What should be concerning is time. Excessive delay at the AAT may doom a visa applicant. I especially refer to the 2,012 undecided "Temporary work" applications. These visas are not broken down into subclasses, however, they most likely consist of primarily review applications for refused Subclass 457 – Temporary Skilled visas and will invariably be overtaken by refused Subclass 482 – Temporary Skill Shortage visas in the coming months and years. They may also consist of other ‘400 series’ temporary work visas, including:
- Subclass 400 – Temporary Work (Short Stay Specialist) visas,
- Subclass 403 – Temporary Work (International Relations) visas,
- Subclass 407 – Training visas, and
- Subclass 408 – Temporary Activity visas.
It is problematic when visas require a valid nomination because some nominations are valid for only so long. For many temporary work visas such as 482 and 407 visas, an approved nomination is only valid for a maximum of 12 months, and in some circumstances, shorter than that.

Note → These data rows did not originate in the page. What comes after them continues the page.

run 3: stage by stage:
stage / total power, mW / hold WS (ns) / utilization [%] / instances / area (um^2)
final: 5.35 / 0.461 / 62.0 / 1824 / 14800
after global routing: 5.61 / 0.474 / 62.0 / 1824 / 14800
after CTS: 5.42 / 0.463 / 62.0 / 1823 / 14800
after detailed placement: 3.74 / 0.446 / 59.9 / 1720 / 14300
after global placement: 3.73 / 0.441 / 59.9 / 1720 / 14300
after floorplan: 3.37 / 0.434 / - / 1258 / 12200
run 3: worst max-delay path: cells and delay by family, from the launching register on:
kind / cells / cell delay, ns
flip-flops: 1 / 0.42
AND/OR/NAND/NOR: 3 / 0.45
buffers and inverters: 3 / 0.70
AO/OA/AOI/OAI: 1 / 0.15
$ cat config.mk
export PLATFORM = sky130hd
export DESIGN_NAME = pipe_hazard_ctrl
export DESIGN_NICKNAME = d
export VERILOG_FILES = /design/src/rtl/pipe_hazard_ctrl.sv
export SDC_FILE = /design/constraint.sdc
export NUM_CORES = 1
export LEC_CHECK = 0
export CAP_MARGIN = 5
export CORE_ASPECT_RATIO = 0.8
export CORE_MARGIN = 2
export CORE_UTILIZATION = 30
export DETAILED_ROUTE_END_ITERATION = 7
export SLEW_MARGIN = 15
export SYNTH_ARGS = -nofsm -noshare
export SYNTH_HDL_FRONTEND = slang
export SYNTH_SLANG_ARGS = --single-unit
export TNS_END_PERCENT = 20
$ cat constraint.sdc
create_clock -name clk -period 1.7 [get_ports clk]
set_input_delay 0.17 -clock clk [delete_from_list [all_inputs] [get_ports clk]]
set_output_delay 0.17 -clock clk [all_outputs]
set_load 0.02 [all_outputs]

What this means is that if an AAT application for one of these visas is not approved within the window of a valid nomination, even if the appeal is decided in the applicant’s favour, it will be a hollow victory. The importance of this for 482 visas cannot be overstated. This is because the wording of 482 regulations refer to a specific nomination application, which is always identified by a unique transaction reference number, and cannot refer to any other nomination even if it identifies the 482 visa applicant.
Currently, only 54 per cent of temporary work visas are decided within the important 365 calendar day timeframe. Even so, some decisions remit the application back to the DHA for further consideration, meaning further delays.
If a 482 nomination expires before the corresponding visa is approved, the only recourse is to lodge a new nomination and visa application and meet the criteria all again. It almost seems beneficial in some cases to have the nomination also refused because at least the 12-month clock will not begin until it has been approved.
Fortunately, for review applications for 457 visas, they are subject to some beneficial transitional arrangements that allow the usual 12-month window to not apply if they had applied to the AAT within 12 months of the nomination being approved. This is in addition to the strict time limits requiring lodgement of applications to the AAT after a visa application is refused.
Processing times of the AAT, and the mechanics of visa regulations, are just a couple of factor to consider when faced with a visa refusal. There are many others.